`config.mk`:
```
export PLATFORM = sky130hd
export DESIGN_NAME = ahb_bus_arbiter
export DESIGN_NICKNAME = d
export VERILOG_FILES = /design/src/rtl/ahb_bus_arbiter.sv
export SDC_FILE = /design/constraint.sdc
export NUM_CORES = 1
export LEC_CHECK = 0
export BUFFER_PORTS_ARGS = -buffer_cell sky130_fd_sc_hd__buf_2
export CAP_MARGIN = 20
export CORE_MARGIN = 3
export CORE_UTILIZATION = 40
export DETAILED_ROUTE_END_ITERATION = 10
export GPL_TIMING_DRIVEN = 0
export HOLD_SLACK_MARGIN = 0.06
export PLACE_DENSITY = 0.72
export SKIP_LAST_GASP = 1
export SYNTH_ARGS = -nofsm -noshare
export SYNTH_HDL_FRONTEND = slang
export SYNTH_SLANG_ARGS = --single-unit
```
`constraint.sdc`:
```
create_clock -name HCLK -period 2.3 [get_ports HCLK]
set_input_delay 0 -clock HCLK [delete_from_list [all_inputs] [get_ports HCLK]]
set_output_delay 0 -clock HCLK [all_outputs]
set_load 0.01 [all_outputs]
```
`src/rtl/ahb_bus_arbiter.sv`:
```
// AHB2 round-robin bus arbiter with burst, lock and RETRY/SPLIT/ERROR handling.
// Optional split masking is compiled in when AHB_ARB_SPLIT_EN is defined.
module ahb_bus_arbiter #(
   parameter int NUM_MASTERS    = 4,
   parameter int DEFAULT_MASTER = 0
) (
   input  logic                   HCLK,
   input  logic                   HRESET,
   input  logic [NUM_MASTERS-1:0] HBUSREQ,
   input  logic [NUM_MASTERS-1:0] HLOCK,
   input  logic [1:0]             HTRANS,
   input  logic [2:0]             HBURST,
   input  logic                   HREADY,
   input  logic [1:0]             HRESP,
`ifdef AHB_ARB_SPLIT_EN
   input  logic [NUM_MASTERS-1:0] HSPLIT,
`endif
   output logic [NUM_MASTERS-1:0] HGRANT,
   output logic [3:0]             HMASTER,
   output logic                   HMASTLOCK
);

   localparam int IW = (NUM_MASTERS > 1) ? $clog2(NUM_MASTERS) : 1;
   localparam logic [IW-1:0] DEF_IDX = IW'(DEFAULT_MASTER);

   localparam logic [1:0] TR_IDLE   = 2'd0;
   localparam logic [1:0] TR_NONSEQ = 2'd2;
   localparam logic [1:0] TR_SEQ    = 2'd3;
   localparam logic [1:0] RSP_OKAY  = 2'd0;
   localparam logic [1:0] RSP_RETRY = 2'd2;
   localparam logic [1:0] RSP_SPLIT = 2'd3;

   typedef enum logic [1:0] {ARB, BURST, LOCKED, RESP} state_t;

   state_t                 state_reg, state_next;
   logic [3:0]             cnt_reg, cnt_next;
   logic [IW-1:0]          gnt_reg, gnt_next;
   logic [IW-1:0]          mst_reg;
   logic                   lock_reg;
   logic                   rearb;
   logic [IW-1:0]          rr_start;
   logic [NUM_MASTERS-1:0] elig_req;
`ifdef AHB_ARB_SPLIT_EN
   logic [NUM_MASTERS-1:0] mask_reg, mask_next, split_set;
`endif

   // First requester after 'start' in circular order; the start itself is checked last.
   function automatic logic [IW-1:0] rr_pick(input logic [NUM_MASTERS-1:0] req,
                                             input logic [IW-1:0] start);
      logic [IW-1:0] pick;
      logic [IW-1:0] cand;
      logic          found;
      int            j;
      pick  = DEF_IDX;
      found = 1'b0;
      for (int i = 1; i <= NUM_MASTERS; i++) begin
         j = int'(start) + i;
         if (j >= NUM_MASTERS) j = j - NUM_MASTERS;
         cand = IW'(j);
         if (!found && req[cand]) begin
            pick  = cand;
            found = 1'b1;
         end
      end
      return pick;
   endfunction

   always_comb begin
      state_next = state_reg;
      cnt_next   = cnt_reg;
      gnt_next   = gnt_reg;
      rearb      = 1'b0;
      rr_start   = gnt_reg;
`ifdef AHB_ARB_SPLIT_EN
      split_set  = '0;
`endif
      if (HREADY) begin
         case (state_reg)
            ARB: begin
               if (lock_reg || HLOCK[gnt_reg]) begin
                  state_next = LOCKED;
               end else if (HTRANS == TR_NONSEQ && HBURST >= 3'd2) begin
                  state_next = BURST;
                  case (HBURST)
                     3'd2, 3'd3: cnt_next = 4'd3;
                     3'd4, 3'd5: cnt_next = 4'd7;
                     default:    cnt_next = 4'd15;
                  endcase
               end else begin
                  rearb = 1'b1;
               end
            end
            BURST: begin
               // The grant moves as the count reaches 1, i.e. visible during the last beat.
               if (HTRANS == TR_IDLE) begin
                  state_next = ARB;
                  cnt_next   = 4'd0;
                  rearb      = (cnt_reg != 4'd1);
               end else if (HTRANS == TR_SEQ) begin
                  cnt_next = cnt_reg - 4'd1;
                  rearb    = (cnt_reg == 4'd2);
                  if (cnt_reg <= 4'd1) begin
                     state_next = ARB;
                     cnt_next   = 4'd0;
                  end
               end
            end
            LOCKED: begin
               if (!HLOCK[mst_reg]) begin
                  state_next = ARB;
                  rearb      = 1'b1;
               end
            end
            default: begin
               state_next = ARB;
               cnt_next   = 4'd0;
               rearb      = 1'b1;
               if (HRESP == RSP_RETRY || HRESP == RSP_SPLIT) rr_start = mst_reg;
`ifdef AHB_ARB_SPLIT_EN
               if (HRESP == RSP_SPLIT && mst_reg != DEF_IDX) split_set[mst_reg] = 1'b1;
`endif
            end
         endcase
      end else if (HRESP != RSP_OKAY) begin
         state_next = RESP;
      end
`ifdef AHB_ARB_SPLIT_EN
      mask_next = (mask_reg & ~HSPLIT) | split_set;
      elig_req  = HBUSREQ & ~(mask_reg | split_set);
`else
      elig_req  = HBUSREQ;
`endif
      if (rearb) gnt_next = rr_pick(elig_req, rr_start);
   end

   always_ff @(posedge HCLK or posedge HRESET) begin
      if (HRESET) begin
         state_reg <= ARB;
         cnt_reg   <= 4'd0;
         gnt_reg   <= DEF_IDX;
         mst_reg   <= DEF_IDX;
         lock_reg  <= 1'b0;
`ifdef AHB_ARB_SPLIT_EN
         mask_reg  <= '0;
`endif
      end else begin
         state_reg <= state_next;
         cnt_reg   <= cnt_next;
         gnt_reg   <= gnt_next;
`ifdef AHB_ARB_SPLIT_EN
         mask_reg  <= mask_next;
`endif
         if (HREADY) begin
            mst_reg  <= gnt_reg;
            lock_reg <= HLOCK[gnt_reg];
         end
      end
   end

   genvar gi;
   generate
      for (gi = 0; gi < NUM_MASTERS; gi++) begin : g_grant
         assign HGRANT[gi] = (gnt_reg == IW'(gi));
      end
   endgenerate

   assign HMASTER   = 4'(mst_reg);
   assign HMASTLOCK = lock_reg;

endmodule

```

● **What is being asked**: Only the number should be given: how many lines in the data contain the string "else".

● **Answer area**: 6